Yesterday over on the Netflix Tech Blog, Rajiv Aggarwal and David Temkin provided an excellent view into how they enabled IPv6 support for Netflix’s video streaming.
A couple of points in the article are worth calling out. First, they encountered an issue with the immaturity of some IPv6 code:
We found a reference leak in the IPv6 code that wasn’t apparent until you had processed 2^32 packets. Once this counter rolled over it would free active memory and cause the panic. Because we process large amounts of traffic we noticed this almost immediately.
These are the type of “growing pains” that we should expect to see as more and more production services move over into IPv6. Much of the IPv6-related code out there has been developed and extensively tested… but not necessarily in all the cases that actual production usage will expose.
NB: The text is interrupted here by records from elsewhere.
## src/rtl/hhk_pkg.sv

```systemverilog
// Shared types for the operand issuer that feeds the iterative count-up adder.
package hhk_pkg;

  localparam int unsigned HHK_WIDTH = 11;

  typedef enum logic [1:0] {IDLE, ISSUE, WAIT, DRAIN} issuer_state_t;

  typedef struct packed {
    logic [HHK_WIDTH-1:0] a;
    logic [HHK_WIDTH-1:0] b;
  } hhk_pair_t;

endpackage

```

## src/rtl/hhk_operand_fifo.sv

```systemverilog
// Operand-pair FIFO: power-of-two depth, pointers wrap naturally, no pass-through when full.
module hhk_operand_fifo #(
  parameter int unsigned WIDTH = 11,
  parameter int unsigned DEPTH = 4
) (
  input  logic                     clk,
  input  logic                     rst,
  input  logic                     push,
  input  logic                     pop,
  input  logic [WIDTH-1:0]         wr_a,
  input  logic [WIDTH-1:0]         wr_b,
  output logic [WIDTH-1:0]         rd_a,
  output logic [WIDTH-1:0]         rd_b,
  output logic                     full,
  output logic                     empty,
  output logic [$clog2(DEPTH):0]   level
);

  localparam int unsigned AW = $clog2(DEPTH);

  typedef struct packed {
    logic [WIDTH-1:0] a;
    logic [WIDTH-1:0] b;
  } entry_t;

  entry_t        mem_q [DEPTH];
  entry_t        mem_d [DEPTH];
  logic [AW-1:0] wr_ptr_q, wr_ptr_d;
  logic [AW-1:0] rd_ptr_q, rd_ptr_d;
  logic [AW:0]   level_q, level_d;
  logic          do_push, do_pop;

  assign full    = (level_q == (AW+1)'(DEPTH));
  assign empty   = (level_q == '0);
  assign do_push = push && !full;
  assign do_pop  = pop && !empty;
  assign rd_a    = mem_q[rd_ptr_q].a;
  assign rd_b    = mem_q[rd_ptr_q].b;
  assign level   = level_q;

  always_comb begin
    mem_d    = mem_q;
    wr_ptr_d = wr_ptr_q;
    rd_ptr_d = rd_ptr_q;
    level_d  = level_q;
    if (do_push) begin
      mem_d[wr_ptr_q] = '{a: wr_a, b: wr_b};
      wr_ptr_d        = wr_ptr_q + AW'(1);
    end
    if (do_pop) begin
      rd_ptr_d = rd_ptr_q + AW'(1);
    end
    case ({do_push, do_pop})
      2'b10:   level_d = level_q + (AW+1)'(1);
      2'b01:   level_d = level_q - (AW+1)'(1);
      default: level_d = level_q;
    endcase
  end

  always_ff @(posedge clk or negedge rst) begin
    if (!rst) begin
      mem_q    <= '{default: '0};
      wr_ptr_q <= '0;
      rd_ptr_q <= '0;
      level_q  <= '0;
    end else begin
      mem_q    <= mem_d;
      wr_ptr_q <= wr_ptr_d;
      rd_ptr_q <= rd_ptr_d;
      level_q  <= level_d;
    end
  end

endmodule

```

## src/rtl/hhk_operand_issuer.sv

```systemverilog
// Buffers operand pairs and serialises them through the count-up adder one at a time.
// Optional result self-check and protocol assertion: define HHK_ISSUER_CHECK_EN.
module hhk_operand_issuer
  import hhk_pkg::*;
#(
  parameter int unsigned WIDTH = HHK_WIDTH,
  parameter int unsigned DEPTH = 4
) (
  input  logic                   clk,
  input  logic                   rst,
  input  logic                   in_valid,
  output logic                   in_ready,
  input  logic [WIDTH-1:0]       in_a,
  input  logic [WIDTH-1:0]       in_b,
  output logic                   issue_valid,
  input  logic                   issue_ready,
  output logic [WIDTH-1:0]       issue_a,
  output logic [WIDTH-1:0]       issue_b,
  input  logic                   done,
  input  logic [WIDTH-1:0]       res_in,
  output logic                   out_valid,
  input  logic                   out_ready,
  output logic [WIDTH-1:0]       out_a,
  output logic [WIDTH-1:0]       out_b,
  output logic [WIDTH-1:0]       out_res,
  output logic [$clog2(DEPTH):0] level
`ifdef HHK_ISSUER_CHECK_EN
 ,output logic                   chk_err
`endif
);

  issuer_state_t    state_q, state_d;
  logic             issue_valid_q, issue_valid_d;
  logic [WIDTH-1:0] issue_a_q, issue_a_d, issue_b_q, issue_b_d;
  logic             out_valid_q, out_valid_d;
  logic [WIDTH-1:0] out_a_q, out_a_d, out_b_q, out_b_d;
  logic [WIDTH-1:0] out_res_q, out_res_d;
  logic [WIDTH-1:0] head_a, head_b;
  logic             full, empty, pop;

  assign in_ready = !full;
  // The pop is the issue handshake itself; the head stays in the FIFO until then.
  assign pop = (state_q == ISSUE) && issue_valid_q && issue_ready;

  hhk_operand_fifo #(
    .WIDTH(WIDTH),
    .DEPTH(DEPTH)
  ) u_fifo (
    .clk   (clk),
    .rst   (rst),
    .push  (in_valid),
    .pop   (pop),
    .wr_a  (in_a),
    .wr_b  (in_b),
    .rd_a  (head_a),
    .rd_b  (head_b),
    .full  (full),
    .empty (empty),
    .level (level)
  );

`ifdef HHK_ISSUER_CHECK_EN
  logic             chk_err_q, chk_err_d;
  logic [WIDTH-1:0] exp_sum;
  assign exp_sum = out_a_q + out_b_q;
  assign chk_err = chk_err_q;
`endif

  always_comb begin
    state_d       = state_q;
    issue_valid_d = issue_valid_q;
    issue_a_d     = issue_a_q;
    issue_b_d     = issue_b_q;
    out_valid_d   = out_valid_q;
    out_a_d       = out_a_q;
    out_b_d       = out_b_q;
    out_res_d     = out_res_q;
`ifdef HHK_ISSUER_CHECK_EN
    chk_err_d     = chk_err_q;
`endif
    case (state_q)
      IDLE: if (!empty) begin
        state_d       = ISSUE;
        issue_valid_d = 1'b1;
        issue_a_d     = head_a;
        issue_b_d     = head_b;
      end
      ISSUE: if (issue_ready) begin
        state_d       = WAIT;
        issue_valid_d = 1'b0;
        out_a_d       = issue_a_q;
        out_b_d       = issue_b_q;
      end
      WAIT: if (done) begin
        state_d     = DRAIN;
        out_res_d   = res_in;
        out_valid_d = 1'b1;
`ifdef HHK_ISSUER_CHECK_EN
        chk_err_d   = chk_err_q || (res_in != exp_sum);
`endif
      end
      DRAIN: if (out_ready) begin
        state_d     = IDLE;
        out_valid_d = 1'b0;
      end
      default: state_d = IDLE;
    endcase
  end

  always_ff @(posedge clk or negedge rst) begin
    if (!rst) begin
      state_q       <= IDLE;
      issue_valid_q <= 1'b0;
      issue_a_q     <= '0;
      issue_b_q     <= '0;
      out_valid_q   <= 1'b0;
      out_a_q       <= '0;
      out_b_q       <= '0;
      out_res_q     <= '0;
`ifdef HHK_ISSUER_CHECK_EN
      chk_err_q     <= 1'b0;
`endif
    end else begin
      state_q       <= state_d;
      issue_valid_q <= issue_valid_d;
      issue_a_q     <= issue_a_d;
      issue_b_q     <= issue_b_d;
      out_valid_q   <= out_valid_d;
      out_a_q       <= out_a_d;
      out_b_q       <= out_b_d;
      out_res_q     <= out_res_d;
`ifdef HHK_ISSUER_CHECK_EN
      chk_err_q     <= chk_err_d;
`endif
    end
  end

`ifdef HHK_ISSUER_CHECK_EN
  always_ff @(posedge clk) begin
    if (rst) begin
      assert (!(issue_valid_q && (state_q == WAIT || state_q == DRAIN)));
    end
  end
`endif

  assign issue_valid = issue_valid_q;
  assign issue_a     = issue_a_q;
  assign issue_b     = issue_b_q;
  assign out_valid   = out_valid_q;
  assign out_a       = out_a_q;
  assign out_b       = out_b_q;
  assign out_res     = out_res_q;

endmodule

```

## config.mk

```make
export PLATFORM = sky130hd
export DESIGN_NAME = hhk_operand_issuer
export DESIGN_NICKNAME = d
export VERILOG_FILES = /design/src/rtl/hhk_pkg.sv /design/src/rtl/hhk_operand_fifo.sv /design/src/rtl/hhk_operand_issuer.sv
export SDC_FILE = /design/constraint.sdc
export NUM_CORES = 1
export LEC_CHECK = 0
export ABC_AREA = 1
export CAP_MARGIN = 20
export CELL_PAD_IN_SITES_DETAIL_PLACEMENT = 0
export CELL_PAD_IN_SITES_GLOBAL_PLACEMENT = 2
export CORE_UTILIZATION = 36
export DETAILED_ROUTE_END_ITERATION = 8
export PLACE_DENSITY_LB_ADDON = 0.25
export SYNTH_ARGS = -nofsm -noshare
export SYNTH_HDL_FRONTEND = slang
export SYNTH_SLANG_ARGS = --single-unit
```

## constraint.sdc

```tcl
create_clock -name clk -period 5.9 [get_ports clk]
set_clock_uncertainty 0.2 [all_clocks]
set_input_delay 0.59 -clock clk [delete_from_list [all_inputs] [get_ports clk]]
set_output_delay 0.59 -clock clk [all_outputs]
set_load 0.02 [all_outputs]
```

==> out/results.md, run 1 <==
| Parameter | Reported |
|---|---|
| Outcome | complete, no violations |
| Drt first-iter violations | 259 |
| Clock power frac | 21.0% |
| Req. time, crit path | 6.00 ns |
| Arrival time of data at the critical path endpoint | 3.65 ns |
| Highest metal layer with signal wires | met4 |
| Number of buffers inserted by port buffering | 99 |
| Clock-pin transition on the worst setup and hold timing paths | 0.06 ns |
| Switching share of power | 40.2% |
| Global-route wire length before repair | 27,100 microns |
| Total clock buffers created by CTS | 17 |
| Via/cell ratio | 4.37 |
| Post-Synth XOR/XNOR Area | 0.482% |
| Switching power summed over all nets | 2.07 mW |
| Antenna violations before repair | 0 |
| Combinational share of power | 43.2% |
| Count of instances resized after the clock tree is built | 0 |
| Count of vias placed by the detailed router | 5,307 |
| Post-CTS setup repair buffer count | 0 |
| CP endpoint kind | flop |
| Buffer levels on the longest clock path | 2 |
| Drc violations | 0 |
| Non-filler instance count after layout | 1,214 |
| Slew Limit Fails | 0 |
| IR drop worst, VDD | 0.202 mV |
| Depth of the most critical reg-to-reg path | 12 |
| Die Y-Extent | 144 microns |
| Leakage power summed over all cells | 4.50 nW |
| Sequential share of the synthesized area | 53.0% |
| Fin worst setup slack | 2.36 ns |
| Most common library cell in the layout ignoring fill and taps | nand2_1 |
| Final sum of negative setup slack | 0 ns |
| Post-route met1 wirelength | 8310 microns |
| Hold Violations, Final | 0 |
| First-pass iteration count of the detailed router | 5 |
| Insertion delay to the later sink of the worst-skew pair | 0.42 ns |
| Mux cell area share after synthesis | 0% |
| Sum of routed wire length over all layers | 15,900 microns |
| HPWL Detailed | 9780 microns |
| Min-delay worst type | in -> async |
| Overall fraction of global-route tracks in use | 17.0% |
| Net count after synthesis | 907 |
| Startpoint Class | flop |
| Number of global-route vias before repair | 5,281 |
| Pin count of the biggest net entering global routing | 103 |
| Detailed-routed wire length on met2 | 6780 microns |
| Number of H-tree levels | 4 |
| Detail Route met3 WL | 594 microns |
| Critical setup path kind | reg -> reg |
| Shortest period the worst path allows | 3.54 ns |
| Number of sinks driven by the clock tree | 154 |
| R2r endpoint | u_fifo.level[2]$_DFFE_PN0P_ |
| Fraction of final layout cells with drive strength greater than 1 | 11.2% |
| YS warnings | 0 |
| Post-synthesis compound-gate area fraction | 9.30% |
| Pre-CTS WS | 1.94 ns |
| Setup repair after global routing missed its margin | false |
| Final period util | 60.0% |
| Internal power | 3.07 mW |
| Cts-stage hold buffer count | 0 |
| Final weighted congestion of routability-driven global placement | 0.685 |
| Cells after DPL | 1,182 |
| Adder-cell share of the synthesized area | 2.00% |
| Number of different library cells in the post-synthesis netlist | 26 |
| Total die area | 20,800 sq um |
| Count of mapped cells out of synthesis | 857 |
| Worst slew pin tran | 0.962 ns |
| Proportion of power drawn by flip-flops and latches | 35.8% |
| Achievable clock frequency | 282 MHz |
| Max cap viols | 0 |
| Remaining global-route overflow | 0 |
| Floorplan row count | 51 |
| Max Fanout on Critical Path | 23 |
| Post-synthesis share of cell area spent on and, or, nand and nor gates | 26.6% |
| Avg Synthesized Cell Area | 8.48 sq um |
| Number of top-level pins | 100 |
| Count of nets left with antenna violations after detail routing | 0 |
| Width of the die | 144 microns |
| Number of inserted diodes | 0 |
| Post-detailed-placement cell area | 8300 sq um |
| Combined area of all synthesized cells | 7270 sq um |
| Final setup violation count | 0 |
| Synth-to-layout area growth | 22.2% |
| Synthesis-stage register bit count | 154 |
| Effective utilization at floorplan | 37.0% |
| Post-route cell area | 8880 sq um |
| Area of the core region | 19,700 sq um |
| Worst flop-to-flop path startpoint | state_q[1]$_DFFE_PN0P_ |
| R2r setup slk | 2.36 ns |
| Cell at the root of the clock tree | clkbuf_16 |
| Clock tree from TritonCTS | yes |
| Most frequent cells in the layout | nand2_1, dfrtp_1, clkdlybuf4s50_1, inv_1, o21ai_2 |
| Slew headroom | 35.8% |
| Final net count | 986 |
| Dominant combinational cell family by area after synthesis | simple AND/OR/NAND/NOR gates |
| Average routed wire per standard cell | 13.1 microns |
| Power Dens Cells | 578 nW/um^2 |
-- logic make-up after synthesis --
kind of cell	Yosys count
xor gates and xnor gates	4
adders and majority gates	11
and+or+nand+nor	470
AOI/OAI and AO/OA	93
DFF	154
buffers and inverters	125
-- stage by stage --
| stage | hold WS [ns] | power, mW | utilization [%] |
|---|---|---|---|
| 6_report | 0.0555 | 5.14 | 45.2 |
| 5_1_grt | 0.178 | 5.60 | 45.2 |
| 4_1_cts | 0.136 | 5.22 | 45.2 |
| 3_5_place_dp | 0.261 | 4.11 | 42.2 |
| 3_3_place_gp | 0.259 | 4.09 | 42.2 |
| 2_1_floorplan | 0.0944 | 3.41 | - |
-- final cells by class --
type                    count  area, sq um
fillers                  2031        10800
flip-flops and latches    154         3850
multi-input cells         578         2790
repair buffers            101         1010
clock buffers              21          460
well taps                 265          332
inverters                  84          315
clock inverters            11          121
-- cell usage after synthesis --
library cell  number  area share [%]
a21oi_1            1           0.069
buf_1              2            0.10
buf_2              8            0.55
buf_4              7            0.72
buf_6             16             2.5
clkbuf_1           8            0.41
dfrtp_1          154              53
fa_1               1            0.28
ha_1              10             1.7
inv_1             80             4.1
inv_2              4            0.21
nand2_1          363              19
nand2_2            1           0.086
nand3_1           26             1.8
nand3_4            5             1.2
nand3b_1           1            0.10
nand4_1            1           0.086
nor2_1            50             2.6
o21ai_0            4            0.28
o21ai_1           32             2.2
o21ai_2           56             6.7
or2_0             10            0.86
or2_1              7            0.60
or2_2              6            0.52
xnor2_1            2            0.24
xor2_1             2            0.24
-- sequential cells by signal, indices dropped and copies added (netlist names) --
signal and count:
issue_a 11, issue_b 11, issue_valid 1, out_a 11, out_b 11, out_res 11, out_valid 1, state_q 2
u_fifo.level 3, u_fifo.mem_q 88, u_fifo.rd_ptr_q 2, u_fifo.wr_ptr_q 2
-- metal layers --
layer	vias to the layer above	global-route usage [%]
li1	2777	-
met1	2417	23.8
met2	95	26.0
met3	18	3.05
met4	0	6.89
met5	-	0
-- power by group through the flow --
stage / Sequential, mW / Clock (mW) / Combinational [mW]
3_3_place_gp: 1.86 / 0 / 2.23
2_1_floorplan: 1.98 / 0 / 1.44
3_5_place_dp: 1.86 / 0 / 2.25
5_1_grt: 1.91 / 1.15 / 2.53
6_report: 1.84 / 1.08 / 2.22
4_1_cts: 1.85 / 1.11 / 2.26
-- worst max-delay path by stage --
stage	endpoint	cells past startpoint	start
after floorplan	u_fifo.level[2]$_DFFE_PN0P_	12	state_q[1]$_DFFE_PN0P_
after global placement	u_fifo.level[2]$_DFFE_PN0P_	11	issue_ready
after detailed placement	u_fifo.level[2]$_DFFE_PN0P_	11	issue_ready
after CTS	u_fifo.level[2]$_DFFE_PN0P_	12	state_q[1]$_DFFE_PN0P_
after global routing	u_fifo.level[2]$_DFFE_PN0P_	13	state_q[1]$_DFFE_PN0P_
final	u_fifo.level[2]$_DFFE_PN0P_	12	state_q[1]$_DFFE_PN0P_
-- critical path, cell delays in order (launching register included) --
cell	delay, ns
dfrtp_1	0.42
inv_1	0.12
ha_1	0.20
nand2_1	0.45
inv_1	0.72
nand3_1	0.25
inv_1	0.13
ha_1	0.17
inv_1	0.07
fa_1	0.38
nand2_1	0.08
nand3b_1	0.09
xor2_1	0.15
Power figures use the tool's default switching activity.
==> inputs of run 2 (changes only) <==
--- a/config.mk
+++ b/config.mk
@@ -9,7 +9,7 @@
 export CAP_MARGIN = 20
 export CELL_PAD_IN_SITES_DETAIL_PLACEMENT = 0
 export CELL_PAD_IN_SITES_GLOBAL_PLACEMENT = 2
-export CORE_UTILIZATION = 36
+export CORE_UTILIZATION = 30
 export DETAILED_ROUTE_END_ITERATION = 8
 export PLACE_DENSITY_LB_ADDON = 0.25
 export SYNTH_ARGS = -nofsm -noshare
==> constraint.sdc (replaced) <==
create_clock -name clk -period 3.08 [get_ports clk]
set_clock_uncertainty 0.2 [all_clocks]
set_input_delay 0.308 -clock clk [delete_from_list [all_inputs] [get_ports clk]]
set_output_delay 0.308 -clock clk [all_outputs]
set_load 0.02 [all_outputs]
==> out/results.md, run 2 (synthesized netlist as in run 1, its figures left out) <==
| Parameter | Reported | vs previous |
|---|---|---|
| Outcome | complete, no violations |  |
| Count of nets left with antenna violations after detail routing | 0 | unchanged |
| Startpoint Class | flop |  |
| Clock power frac | 22.3% | +1.3 points |
| Fraction of final layout cells with drive strength greater than 1 | 12.1% | +0.90 points |
| Depth of the most critical reg-to-reg path | 12 | unchanged |
| Final sum of negative setup slack | 0 ns | unchanged |
| Post-route cell area | 9110 sq um | +2.6% |
| Antenna violations before repair | 0 | unchanged |
| Final net count | 999 | +1.3% |
| Internal power | 6.14 mW | +100% |
| Switching power summed over all nets | 4.00 mW | +94% |
| Max Fanout on Critical Path | 4 | -83% |
| Slew Limit Fails | 0 | unchanged |
| HPWL Detailed | 11,000 microns | +13% |
| Overall fraction of global-route tracks in use | 15.3% | -1.7 points |
| Leakage power summed over all cells | 4.59 nW | +2.0% |
| Count of instances resized after the clock tree is built | 0 | unchanged |
| Number of sinks driven by the clock tree | 154 | unchanged |
| Shortest period the worst path allows | 2.37 ns | -1.17 ns |
| Power Dens Cells | 1110 nW/um^2 | +92% |
| Max FFs per register | 88 | unchanged |
| Number of buffers inserted by port buffering | 99 | unchanged |
| Effective utilization at floorplan | 30.8% | -6.2 points |
| Pin count of the biggest net entering global routing | 68 | -34% |
| Final setup violation count | 0 | unchanged |
| Final period util | 77.0% | +17 points |
| Top reg by flops | u_fifo.mem_q |  |
| Average routed wire per standard cell | 13.6 microns | +4.0% |
| Sum of routed wire length over all layers | 17,500 microns | +9.6% |
| Hold Violations, Final | 0 | unchanged |
| Combinational share of power | 43.5% | +0.3 points |
| Worst flop-to-flop path startpoint | state_q[1]$_DFFE_PN0P_ |  |
| Number of H-tree levels | 4 | unchanged |
| Global-route wire length before repair | 29,000 microns | +7.1% |
| Finished Core Util | 38.6% | -6.6 points |
| Buffer levels on the longest clock path | 2 | unchanged |
| Floorplan row count | 56 | +9.8% |
| Count of vias placed by the detailed router | 5,366 | +1.1% |
| Remaining global-route overflow | 0 | unchanged |
| Total clock buffers created by CTS | 17 | unchanged |
| Width of the die | 158 microns | +9.4% |
| Die Y-Extent | 158 microns | +9.4% |
| Number of top-level pins | 100 | unchanged |
| Drc violations | 0 | unchanged |
| Switching share of power | 39.4% | -0.77 points |
| Req. time, crit path | 3.18 ns | -2.82 ns |
| Setup repair after global routing missed its margin | false |  |
| Max cap viols | 0 | unchanged |
| Number of global-route vias before repair | 5,367 | +1.6% |
| End point of the critical path | u_fifo.level[2]$_DFFE_PN0P_ |  |
| Final hold slack | 0.164 ns | +0.108 ns |
| Insertion delay to the later sink of the worst-skew pair | 0.42 ns | about the same |
| Worst slew pin tran | 0.660 ns | -0.303 ns |
| Synth-to-layout area growth | 25.3% |  |
| Final weighted congestion of routability-driven global placement | 0.697 | +1.7% |
| R2r setup slk | 0.71 ns | -1.65 ns |
| Arrival time of data at the critical path endpoint | 2.47 ns | -1.18 ns |
| CP endpoint kind | flop |  |
| First-pass iteration count of the detailed router | 4 | -1 |
| Via/cell ratio | 4.19 | -4.1% |
| Post-detailed-placement cell area | 8470 sq um | +2.0% |
| Slew headroom | 56.0% | +20 points |
| Post-CTS setup repair buffer count | 0 | unchanged |
| R2r endpoint | u_fifo.level[2]$_DFFE_PN0P_ |  |
| Total die area | 24,900 sq um | +20% |
| Number of inserted diodes | 0 | unchanged |
| Drt first-iter violations | 331 | +28% |
| Proportion of power drawn by flip-flops and latches | 34.1% | -1.7 points |
| IR drop worst, VDD | 0.470 mV | +130% |
| Critical setup path kind | reg -> reg |  |
| Clock tree from TritonCTS | yes |  |
| Min-delay worst type | in -> async |  |
| Worst Setup SP | state_q[1]$_DFFE_PN0P_ |  |
| Area of the core region | 23,600 sq um | +20% |
| Cell at the root of the clock tree | clkbuf_16 |  |
| Most frequent cells in the layout | nand2_1, dfrtp_1, clkdlybuf4s50_1, inv_1, o21ai_2 |  |
| Clock-pin transition on the worst setup and hold timing paths | 0.06 ns | about the same |
| Achievable clock frequency | 422 MHz | +49% |
| Most common library cell in the layout ignoring fill and taps | nand2_1 |  |
[run 2: worst min path at each step]
stage               startpoint                     end  slack (ns)  cells after the start
floorplan                  rst  issue_a[0]$_DFFE_PN0P_       -0.19                      0
global placement           rst  out_res[1]$_DFFE_PN0P_        0.04                      1
detailed placement         rst  out_res[9]$_DFFE_PN0P_        0.04                      1
CTS                        rst  out_res[9]$_DFFE_PN0P_        0.16                      2
global route               rst  out_res[9]$_DFFE_PN0P_        0.20                      2
finish                     rst  out_res[9]$_DFFE_PN0P_        0.16                      2
[run 2: layout make-up]
type	instances	area [sq um]
Multi-Input combinational cell	578	2790
Clock buffer	19	433
Fill cell	2501	14500
Clock inverter	12	199
Tap cell	319	399
Sequential cell	154	3850
Timing Repair Buffer	114	1120
Inverter	84	315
Their rollout strategy was also interesting, in that it provided them a way to slowly ease into providing full deployment with an easy way to revert should a problem arise:
Our DNS provider enables us to resolve hostnames based on the geo-location of the caller. We used this during testing and rollout of IPv6 by starting with a specific geographic region and then expanding. We started with the state of California and monitored metrics for requests coming to us via IPv4 vs. IPv6. We specifically looked for any significant dips in IPv4 traffic that wasn’t accounted for in new IPv6 traffic. In addition, we watched to see if requests arriving via IPv6 were failing in similar or different ways than those via IPv4.
As they note in the post, this DNS-based solution didn’t work perfectly, but it worked well enough for them to be able to accomplish a successful rollout.
The end result is that per at least one study they now have the second largest domain taking IPv6 traffic!
Congratulations to the entire Netflix team – and thank you, too, for providing this technical report!